Stored items:
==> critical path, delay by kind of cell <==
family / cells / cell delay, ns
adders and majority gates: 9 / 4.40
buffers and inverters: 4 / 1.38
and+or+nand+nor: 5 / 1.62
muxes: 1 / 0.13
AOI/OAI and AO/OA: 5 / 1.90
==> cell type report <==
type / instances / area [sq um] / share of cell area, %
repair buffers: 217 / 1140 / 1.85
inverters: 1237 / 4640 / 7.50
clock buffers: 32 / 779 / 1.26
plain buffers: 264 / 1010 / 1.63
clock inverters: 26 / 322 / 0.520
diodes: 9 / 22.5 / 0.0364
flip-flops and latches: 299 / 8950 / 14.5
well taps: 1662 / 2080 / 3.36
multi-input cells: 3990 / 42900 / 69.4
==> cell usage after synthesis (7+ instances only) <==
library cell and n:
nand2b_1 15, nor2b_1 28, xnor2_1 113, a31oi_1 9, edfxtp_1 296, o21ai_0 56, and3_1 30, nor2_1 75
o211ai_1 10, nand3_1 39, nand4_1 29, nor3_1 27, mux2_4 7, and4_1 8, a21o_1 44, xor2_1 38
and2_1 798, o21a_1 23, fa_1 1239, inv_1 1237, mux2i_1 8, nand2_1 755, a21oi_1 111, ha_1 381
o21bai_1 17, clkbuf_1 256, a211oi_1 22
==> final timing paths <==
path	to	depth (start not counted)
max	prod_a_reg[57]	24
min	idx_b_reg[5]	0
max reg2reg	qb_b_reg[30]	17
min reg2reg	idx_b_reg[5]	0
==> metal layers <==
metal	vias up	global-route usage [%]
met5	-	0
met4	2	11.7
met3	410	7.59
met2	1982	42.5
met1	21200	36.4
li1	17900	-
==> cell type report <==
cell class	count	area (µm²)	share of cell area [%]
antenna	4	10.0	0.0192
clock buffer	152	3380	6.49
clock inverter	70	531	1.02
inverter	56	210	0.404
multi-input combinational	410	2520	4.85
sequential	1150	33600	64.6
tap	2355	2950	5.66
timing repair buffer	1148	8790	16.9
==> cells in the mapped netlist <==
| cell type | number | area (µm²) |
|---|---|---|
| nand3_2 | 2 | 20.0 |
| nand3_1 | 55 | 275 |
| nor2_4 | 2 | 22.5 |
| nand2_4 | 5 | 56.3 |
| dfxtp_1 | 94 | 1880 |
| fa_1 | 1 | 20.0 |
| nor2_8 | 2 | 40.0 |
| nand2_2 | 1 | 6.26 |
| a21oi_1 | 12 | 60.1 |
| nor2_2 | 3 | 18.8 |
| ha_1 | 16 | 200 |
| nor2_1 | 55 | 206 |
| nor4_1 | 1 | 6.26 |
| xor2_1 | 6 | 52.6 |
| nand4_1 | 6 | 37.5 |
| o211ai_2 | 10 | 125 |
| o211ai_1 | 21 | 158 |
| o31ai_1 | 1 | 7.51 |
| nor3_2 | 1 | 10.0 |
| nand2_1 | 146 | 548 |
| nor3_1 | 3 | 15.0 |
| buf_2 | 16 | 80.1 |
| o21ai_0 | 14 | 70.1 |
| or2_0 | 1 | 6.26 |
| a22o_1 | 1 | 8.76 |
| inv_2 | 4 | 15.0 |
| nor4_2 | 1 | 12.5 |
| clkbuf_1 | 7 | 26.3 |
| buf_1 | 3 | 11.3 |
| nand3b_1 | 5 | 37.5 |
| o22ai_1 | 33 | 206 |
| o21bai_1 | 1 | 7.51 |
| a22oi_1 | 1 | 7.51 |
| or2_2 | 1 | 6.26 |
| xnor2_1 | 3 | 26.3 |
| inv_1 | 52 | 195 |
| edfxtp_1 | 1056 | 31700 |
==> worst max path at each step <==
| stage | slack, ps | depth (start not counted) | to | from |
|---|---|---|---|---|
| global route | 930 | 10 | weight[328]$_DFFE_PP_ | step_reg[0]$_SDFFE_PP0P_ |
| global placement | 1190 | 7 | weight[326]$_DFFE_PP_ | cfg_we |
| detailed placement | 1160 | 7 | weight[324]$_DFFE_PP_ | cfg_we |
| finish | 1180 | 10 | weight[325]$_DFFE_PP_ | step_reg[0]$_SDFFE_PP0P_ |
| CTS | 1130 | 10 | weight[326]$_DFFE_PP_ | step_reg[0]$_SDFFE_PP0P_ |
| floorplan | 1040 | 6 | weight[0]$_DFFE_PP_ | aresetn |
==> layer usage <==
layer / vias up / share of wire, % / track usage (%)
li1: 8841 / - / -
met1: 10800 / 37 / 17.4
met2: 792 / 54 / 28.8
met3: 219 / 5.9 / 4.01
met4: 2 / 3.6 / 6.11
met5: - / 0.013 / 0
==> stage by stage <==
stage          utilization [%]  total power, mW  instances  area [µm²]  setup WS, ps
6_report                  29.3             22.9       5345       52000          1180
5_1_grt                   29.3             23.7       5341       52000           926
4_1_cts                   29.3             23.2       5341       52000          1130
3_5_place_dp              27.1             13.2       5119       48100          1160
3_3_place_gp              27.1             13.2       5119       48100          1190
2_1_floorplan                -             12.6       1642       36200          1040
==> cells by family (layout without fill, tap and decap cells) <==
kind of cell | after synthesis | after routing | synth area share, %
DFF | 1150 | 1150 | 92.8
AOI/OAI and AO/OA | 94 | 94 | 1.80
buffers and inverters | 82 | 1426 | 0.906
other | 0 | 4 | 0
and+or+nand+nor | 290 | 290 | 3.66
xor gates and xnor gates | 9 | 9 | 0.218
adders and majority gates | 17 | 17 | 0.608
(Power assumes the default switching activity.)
**config.mk**
```make
export PLATFORM = sky130hd
export DESIGN_NAME = uoi_cordic
export DESIGN_NICKNAME = d
export VERILOG_FILES = /design/src/sv/uoi_pkg.sv /design/src/sv/uoi_cell.sv /design/src/sv/uoi_cordic.sv
export SDC_FILE = /design/constraint.sdc
export NUM_CORES = 2
export LEC_CHECK = 0
export CORE_MARGIN = 2
export CORE_UTILIZATION = 25
export DETAILED_ROUTE_END_ITERATION = 7
export DONT_BUFFER_PORTS = 1
export GPL_ROUTABILITY_DRIVEN = 1
export PLACE_DENSITY = 0.4
export SLEW_MARGIN = 0
export SYNTH_ARGS = -nofsm -noshare
export SYNTH_HDL_FRONTEND = slang
export SYNTH_SLANG_ARGS = --single-unit
```
**constraint.sdc**
```tcl
create_clock -name clk -period 6.2 [get_ports clk]
set_input_delay 0.62 -clock clk [delete_from_list [all_inputs] [get_ports clk]]
set_output_delay 0.62 -clock clk [all_outputs]
set_load 0.01 [all_outputs]
```
**src/sv/uoi_pkg.sv**
```systemverilog
// Shared constants, types and tables of the unicycle odometry integrator.
package uoi_pkg;

	// Micro-rotations in the rotation chain (8 to 32).
	localparam int CORDIC_STAGES = 16;

	// Datapath widths.
	localparam int CW         = 34;	// x, y and residual angle inside the chain
	localparam int ATAN_DEPTH = 32;
	localparam int ATAN_IDX_W = $clog2(ATAN_DEPTH);
	localparam int ADDR_W     = 3;	// one register word plus a word beyond it

	// Register indexes on the configuration port.
	localparam logic [ADDR_W-3:0] REG_TIME_STEP = '0;

	localparam logic [15:0] TIME_STEP_RESET = 16'd6554;	// about 0.1 s in Q0.16

	// CORDIC gain compensation 0.60725 in Q2.30.
	localparam logic signed [CW-1:0] GAIN_Q30 = CW'(652032874);

	// round(2^24 / (2 pi)): radians in Q8.24 to binary angle, scaled by 2^16.
	localparam logic signed [31:0] RAD_TO_BAM_Q16 = 32'sd2670177;

	// Arctangent of 2^-i in binary-angle units.
	localparam logic [31:0] ATAN_BAM [ATAN_DEPTH] = '{
		32'h20000000, 32'h12E4051E, 32'h09FB385B, 32'h051111D4,
		32'h028B0D43, 32'h0145D7E1, 32'h00A2F61E, 32'h00517C55,
		32'h0028BE53, 32'h00145F2F, 32'h000A2F98, 32'h000517CC,
		32'h00028BE6, 32'h000145F3, 32'h0000A2FA, 32'h0000517D,
		32'h000028BE, 32'h0000145F, 32'h00000A30, 32'h00000518,
		32'h0000028C, 32'h00000146, 32'h000000A3, 32'h00000051,
		32'h00000029, 32'h00000014, 32'h0000000A, 32'h00000005,
		32'h00000003, 32'h00000001, 32'h00000001, 32'h00000000
	};

	// One beat of the rotation chain.
	typedef struct packed {
		logic                 flip;	// half-turn folded away at entry
		logic signed [CW-1:0] x;
		logic signed [CW-1:0] y;
		logic signed [CW-1:0] z;
	} cordic_data_t;

endpackage

```
**src/sv/uoi_cell.sv**
```systemverilog
// One micro-rotation cell of the CORDIC chain.
module uoi_cell (
	input  logic                               clk,
	input  logic                               arst_n,
	input  logic [uoi_pkg::ATAN_IDX_W-1:0]     stage,
	input  logic                               in_valid,
	input  uoi_pkg::cordic_data_t              in_beat,
	output logic                               out_valid,
	output uoi_pkg::cordic_data_t              out_beat
);

	logic signed [uoi_pkg::CW-1:0] x_sh;
	logic signed [uoi_pkg::CW-1:0] y_sh;
	logic signed [uoi_pkg::CW-1:0] atan_d;
	uoi_pkg::cordic_data_t         next_d;

	always_comb begin
		x_sh   = in_beat.x >>> stage;
		y_sh   = in_beat.y >>> stage;
		atan_d = $signed({{(uoi_pkg::CW-32){1'b0}}, uoi_pkg::ATAN_BAM[stage]});
		next_d = in_beat;
		if (!in_beat.z[uoi_pkg::CW-1]) begin
			next_d.x = in_beat.x - y_sh;
			next_d.y = in_beat.y + x_sh;
			next_d.z = in_beat.z - atan_d;
		end else begin
			next_d.x = in_beat.x + y_sh;
			next_d.y = in_beat.y - x_sh;
			next_d.z = in_beat.z + atan_d;
		end
	end

	always_ff @(posedge clk or negedge arst_n) begin
		if (!arst_n) begin
			out_valid <= 1'b0;
		end else begin
			out_valid <= in_valid;
		end
	end

	always_ff @(posedge clk) begin
		out_beat <= next_d;
	end

endmodule

```
**src/sv/uoi_cordic.sv**
```systemverilog
// Rotation-mode CORDIC: quadrant fold followed by a chain of rotation cells.
module uoi_cordic (
	input  logic                          clk,
	input  logic                          arst_n,
	input  logic                          in_valid,
	input  logic [31:0]                   in_angle,
	output logic                          out_valid,
	output logic signed [uoi_pkg::CW-1:0] out_cos,
	output logic signed [uoi_pkg::CW-1:0] out_sin
);

	logic                  valid_c [uoi_pkg::CORDIC_STAGES+1];
	uoi_pkg::cordic_data_t data_c  [uoi_pkg::CORDIC_STAGES+1];
	uoi_pkg::cordic_data_t entry_d;
	logic [31:0]           angle_sum;
	logic [31:0]           folded;

	// Fold into [-90deg, 90deg) by a half turn, which negates the results.
	always_comb begin
		angle_sum     = in_angle + 32'h4000_0000;
		entry_d.flip  = angle_sum[31];
		folded        = angle_sum[31] ? (in_angle + 32'h8000_0000) : in_angle;
		entry_d.x     = uoi_pkg::GAIN_Q30;
		entry_d.y     = '0;
		entry_d.z     = $signed({{(uoi_pkg::CW-32){folded[31]}}, folded});
	end

	assign valid_c[0] = in_valid;
	assign data_c[0]  = entry_d;

	for (genvar k = 0; k < uoi_pkg::CORDIC_STAGES; k++) begin : g_cell
		uoi_cell u_cell (
			.clk       (clk),
			.arst_n    (arst_n),
			.stage     (uoi_pkg::ATAN_IDX_W'(k)),
			.in_valid  (valid_c[k]),
			.in_beat   (data_c[k]),
			.out_valid (valid_c[k+1]),
			.out_beat  (data_c[k+1])
		);
	end

	assign out_valid = valid_c[uoi_pkg::CORDIC_STAGES];
	assign out_cos   = data_c[uoi_pkg::CORDIC_STAGES].flip ?
		-data_c[uoi_pkg::CORDIC_STAGES].x : data_c[uoi_pkg::CORDIC_STAGES].x;
	assign out_sin   = data_c[uoi_pkg::CORDIC_STAGES].flip ?
		-data_c[uoi_pkg::CORDIC_STAGES].y : data_c[uoi_pkg::CORDIC_STAGES].y;

endmodule

```
**Word-level counts from Yosys, hierarchy flattened**

Cells that the tools add are included.

- Output and inout port bits: 69
- Latch bits: 0
- Logic and storage cells: 194
- Bits in registers: 1626
- Input port bits: 35
- RAM bits: 0
- Memories kept: 0
- ROM bits: 0

- Multipliers: 0
- Equal/unequal tests: 0
- Shift operators: 0
- Divide/modulo/power cells: 0
- Reductions and logical operators: 0
- $lt $le $gt $ge: 0
- Mux-type cells: 19
- Add/subtract/negate cells: 96
- Bitwise logic cells: 0

Operators by type and width:

| kind | count |
|---|---|
| $mux W102 | 15 |
| $add A34 B30 Y34 | 3 |
| $sub A34 B30 Y34 | 3 |
| $add A34 B19 Y34 | 2 |
| $add A34 B20 Y34 | 2 |
| $add A34 B21 Y34 | 2 |
| $add A34 B22 Y34 | 2 |
| $add A34 B23 Y34 | 2 |
| $add A34 B24 Y34 | 2 |
| $add A34 B25 Y34 | 2 |
| $add A34 B26 Y34 | 2 |
| $add A34 B27 Y34 | 2 |
| $add A34 B28 Y34 | 2 |
| $add A34 B29 Y34 | 2 |
| $add A34 B31 Y34 | 2 |
| $add A34 B32 Y34 | 2 |
| $mux W34 | 2 |
| $mux W68 | 1 |
| $neg A34 Y34 | 2 |
| $sub A34 B19 Y34 | 2 |
| $sub A34 B20 Y34 | 2 |
| $sub A34 B21 Y34 | 2 |
| $sub A34 B22 Y34 | 2 |
| $sub A34 B23 Y34 | 2 |
| 45 further kinds | 53 |

**Longest topological paths before layout**

- Word-level depth: 4
- Depth in mapped cells: 23
- Gate-level depth less buffers: 22

**Modules after synthesis**

From an unflattened synthesis, not the netlist that was laid out.

- Cells, all modules: 27778
- Area, all modules: 233108.6 µm²

Modules (own cells, without submodules):

| module | times used | seq. area each (µm²) | cells an instance | area each (µm²) |
|---|---|---|---|---|
| uoi_cell (g_cell[0].u_cell ...) | 8 | 2087.0 | 1693 | 14173.6 |
| uoi_cell (g_cell[4].u_cell ...) | 3 | 2087.0 | 1749 | 14589.0 |
| uoi_cell (g_cell[9].u_cell) | 1 | 2087.0 | 1814 | 15168.3 |
| uoi_cell (g_cell[7].u_cell) | 1 | 2087.0 | 1792 | 15079.5 |
| uoi_cell (g_cell[6].u_cell) | 1 | 2087.0 | 1708 | 14800.4 |
| uoi_cell (g_cell[11].u_cell) | 1 | 2087.0 | 1719 | 14795.4 |
| uoi_cell (g_cell[12].u_cell) | 1 | 2087.0 | 1738 | 14610.3 |
| uoi_cordic | 1 | 0.0 | 216 | 1498.9 |

**Worst setup path before layout**

OpenSTA, ideal clock, no wires.

- Kind: register -> register
- From: register g_cell[1].u_cell.out_beat[33] (netlist name)
- To: register g_cell[2].u_cell.out_beat[98] (netlist name)
- Arrival: 4.361 ns
- Path buffers: 2
- Clock period less this slack: 4.434 ns
- Data required time: 6.128 ns
- Library setup time: 0.072 ns
- Stages on the path, launching flop included: 16
- Setup slack: 1.766 ns
- Cell sequence: dfxtp_1 clkbuf_1 buf_1 mux2_2 fa_1 a211oi_1 o211ai_1 and3_1 a221o_1 a31oi_1 o21ai_1 o31ai_2 o211ai_1 a31o_1 a21oi_1 xnor2_1

RTL lines:

| what | RTL line | RTL |
|---|---|---|
| start: declaration | uoi_cell.sv:9 | `output uoi_pkg::cordic_data_t out_beat` |
| start signal: assignment | uoi_cell.sv:42 | `out_beat <= next_d;` |
| end signal: assignment | uoi_cell.sv:42 |  |
| end: declaration | uoi_cell.sv:9 |  |

==> flow_metrics.tcl <==
set metrics [dict create \
    hpwl_mm 277 \
    max_freq_mhz 186 \
    tns_ns 0 \
    vias 89600 \
    first_iter_violations 4408 \
    grt_first_pass_wirelength_mm 527 \
    setup_viol 0 \
    synth_fp_nets 14400 \
    synthCells 13000 \
    grt_start_max_net_pins 67 \
    arrival_ns 6.10 \
    layout_commonest_cell "dfxtp_1" \
    fill_cells 47200 \
    worst_slack_ns 0.830 \
    syn_avg_cell_area_um2 8.49 \
    antenna_found_initial 11 \
    cts_buffer_depth 4 \
    pin_count 104 \
    min_path_type "primary input to async pin" \
    skew_ns 0.120 \
    finalHoldViolations 0 \
    synthArstFlopShare 0.0106 \
    path_clk_slew_ns 0.07 \
    max_stage_delay_ns 0.49 \
    worst-path-buf-inv 1 \
    num_rows 243 \
    crit_cells 20 \
    drt_wl_total_mm 335 \
    reg2regPathDepth 20 \
    crit_fanout 5 \
    initial_utilization 0.251 \
    gp_congestion 0.849 \
    clkLatencyLatePin_ns 0.95 \
    crit_chain "inv_1 -> ha_1 -> nand2b_1 -> or4_1 -> nor3b_1 -> nor2b_1 -> a31oi_1 -> xnor2_1 -> ha_1 -> a21o_1 -> a21oi_1 -> o21bai_1 -> a21o_1 -> a221oi_1 -> o21ai_1 -> a31oi_1 -> nor2b_1 -> o21a_1 -> o41a_1 -> xor2_1" \
    dieArea_um2 445000 \
    gr-total-overflow 0 \
    grt_pass1_vias 90600 \
    drive_gt1_frac 0.0449 \
    yosys_warnings 0 \
    track_usage 0.147 \
    drc_errors 0 \
    post-route-util 0.286 \
    cpMaxStageDelayCell "or4_1" \
    area_growth_pct 13.7 \
    cp-start-kind "flip-flop" \
    numCtsBuffers 199 \
    dieHeight_um 667 \
    cts_setup_buffers 0 \
    layout_common_cells "dfxtp_1 (1474), a21oi_1 (1426), ha_1 (1397)" \
    critPathKind "flip-flop to flip-flop" \
    cts_sinks 1505 \
    synth_cell_types 100 \
    dr.pass1.iters 6 \
    die_x_um 667 \
    fin_nets 14600 \
    synthesis.area_um2 110000 \
    synthFlopType "dfxtp_1" \
    synth_edf_count 0 \
    crit_family "compound AO/OA/AOI/OAI gates" \
    fin_crit_sh 0.866 \
    place_ws_ns 0.904 \
    h-tree-depth 4 \
    tritoncts "done" \
    portBuffers 0 \
    max_slew_margin 0.275 \
    required_ns 6.93 \
    synth.yosys.seq_area_share 0.275 \
    detail-route-antenna-nets 0 \
    cts_hold_buf 34 \
    cts_resized 0 \
    tightest_slew_ns 1.08 \
    slew_violations 0 \
    rsz0062_at_grt "no" \
    synth-seq-cells 1505 \
    wl_per_cell_um 17.5 \
    status "finished clean" \
    cp-end-kind "flip-flop" \
    multi_input_area_um2 76900 \
    drv_cap 0 \
    seqCellArea_um2 30200 \
    vias_per_cell 4.68 \
    period_needed_ns 5.37 \
    hold_slack_ns 0.227 \
    core_area_um2 438000 \
    clock-root-buffer "clkbuf_16" \
]
-- cell type report --
cell class                 count  area share
timing repair buffer         126     0.00834
inverter                     596      0.0179
antenna                        3   0.0000600
sequential                  1505       0.242
clock buffer                 249      0.0440
multi-input combinational  10700       0.615
clock inverter               120      0.0148
tap                         5880      0.0588
-- flip-flops by register name, indices dropped and copies added (netlist names) --
name and cells:
g_cell.u_cell.out_beat 1489, g_cell.u_cell.out_valid 16
-- worst paths after layout --
kind	start	endpoint	slack (ns)
worst min-delay path	arst_n	g_cell[4].u_cell.out_valid$_DFF_PN0_	0.23
worst max register to register	g_cell[5].u_cell.out_beat[74]$_DFF_P_	g_cell[6].u_cell.out_beat[65]$_DFF_P_	0.83
max in group asynchronous	arst_n	g_cell[10].u_cell.out_valid$_DFF_PN0_	5.55
worst min register to register	g_cell[9].u_cell.out_beat[102]$_DFF_P_	g_cell[10].u_cell.out_beat[102]$_DFF_P_	0.32
min in group clk	in_angle[16]	g_cell[0].u_cell.out_beat[16]$_DFF_P_	0.24
worst max-delay path	g_cell[5].u_cell.out_beat[74]$_DFF_P_	g_cell[6].u_cell.out_beat[65]$_DFF_P_	0.83
-- logic make-up (layout without fill, tap and decap cells) --
family | after synthesis | in the layout | share of synthesized area
AOI/OAI and AO/OA | 3924 | 3924 | 0.226
xor gates and xnor gates | 1897 | 1897 | 0.151
adders and majority gates | 1441 | 1441 | 0.167
buffers and inverters | 779 | 1091 | 0.0267
DFF | 1505 | 1505 | 0.275
muxes | 117 | 117 | 0.0112
other | 1 | 4 | 0.0000341
and+or+nand+nor | 3291 | 3291 | 0.144
-- per-stage QoR --
| stage | std cells | instance area, um^2 |
|---|---|---|
| global placement | 18700 | 117000 |
| detailed placement | 18700 | 117000 |
| finish | 19200 | 125000 |
| CTS | 19100 | 125000 |
| floorplan | 13000 | 110000 |
| global route | 19100 | 125000 |
-- worst register-to-register path: cells and delay by family, from the launching register on --
family,cells,cell delay [ns]
flops,1,0.34
buf+inv,1,0.07
simple gates,5,1.57
fa+ha+maj,2,0.51
xor+xnor,2,0.30
compound gates,10,2.39
-- per-layer routing --
metal	routed length [um]	GRT usage
met5	13	0
met4	9660	0.0411
met3	8650	0.0146
met2	164000	0.269
met1	153000	0.181
-- synthesized netlist by cell type (all sizes together), types with 17 or more instances --
cell | n | share of area
o31a | 47 | 0.0037
inv | 595 | 0.020
a221o | 20 | 0.0018
xnor2 | 1250 | 0.10
o31ai | 74 | 0.0052
or3 | 80 | 0.0045
a311oi | 22 | 0.0018
nor2 | 1142 | 0.039
a21o | 676 | 0.046
nand3 | 201 | 0.0091
a31oi | 145 | 0.0082
nand4 | 78 | 0.0044
a21boi | 46 | 0.0031
a31o | 27 | 0.0021
or2 | 42 | 0.0024
o21bai | 181 | 0.012
nor3 | 310 | 0.014
nor4 | 89 | 0.0052
buf | 49 | 0.0017
o211ai | 48 | 0.0033
mux2i | 65 | 0.0059
ha | 1397 | 0.16
o41ai | 43 | 0.0035
a21oi | 1427 | 0.065
o21a | 208 | 0.014
clkbuf | 134 | 0.0046
and2 | 63 | 0.0036
nand2b | 216 | 0.012
mux2 | 52 | 0.0053
and4 | 21 | 0.0017
nor2b | 176 | 0.010
a22oi | 17 | 0.0012
a2111oi | 19 | 0.0017
a211oi | 88 | 0.0060
or4 | 39 | 0.0028
a221oi | 37 | 0.0029
xor2 | 647 | 0.052
nand2 | 634 | 0.022
a41oi | 29 | 0.0023
fa | 44 | 0.0080
o21ai | 618 | 0.028
and3 | 103 | 0.0059
dfxtp | 1489 | 0.27
nor3b | 36 | 0.0025
Power is left out: the tool's default activity adds up to more than one toggle a clock period on the data nets, which glitch-free logic cannot reach.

## ACTIVITY
As the answer, set down only the lines from the data above between the one holding "a22o_1 | 1 | 8.76 |" and the one holding "weight[325]$_DFFE_PP_ | step_reg[0]$_SDFFE_PP0P_ |", inclusive, exactly as they read.

## ANSWER SECTION
| a22o_1 | 1 | 8.76 |
| inv_2 | 4 | 15.0 |
| nor4_2 | 1 | 12.5 |
| clkbuf_1 | 7 | 26.3 |
| buf_1 | 3 | 11.3 |
| nand3b_1 | 5 | 37.5 |
| o22ai_1 | 33 | 206 |
| o21bai_1 | 1 | 7.51 |
| a22oi_1 | 1 | 7.51 |
| or2_2 | 1 | 6.26 |
| xnor2_1 | 3 | 26.3 |
| inv_1 | 52 | 195 |
| edfxtp_1 | 1056 | 31700 |
==> worst max path at each step <==
| stage | slack, ps | depth (start not counted) | to | from |
|---|---|---|---|---|
| global route | 930 | 10 | weight[328]$_DFFE_PP_ | step_reg[0]$_SDFFE_PP0P_ |
| global placement | 1190 | 7 | weight[326]$_DFFE_PP_ | cfg_we |
| detailed placement | 1160 | 7 | weight[324]$_DFFE_PP_ | cfg_we |
| finish | 1180 | 10 | weight[325]$_DFFE_PP_ | step_reg[0]$_SDFFE_PP0P_ |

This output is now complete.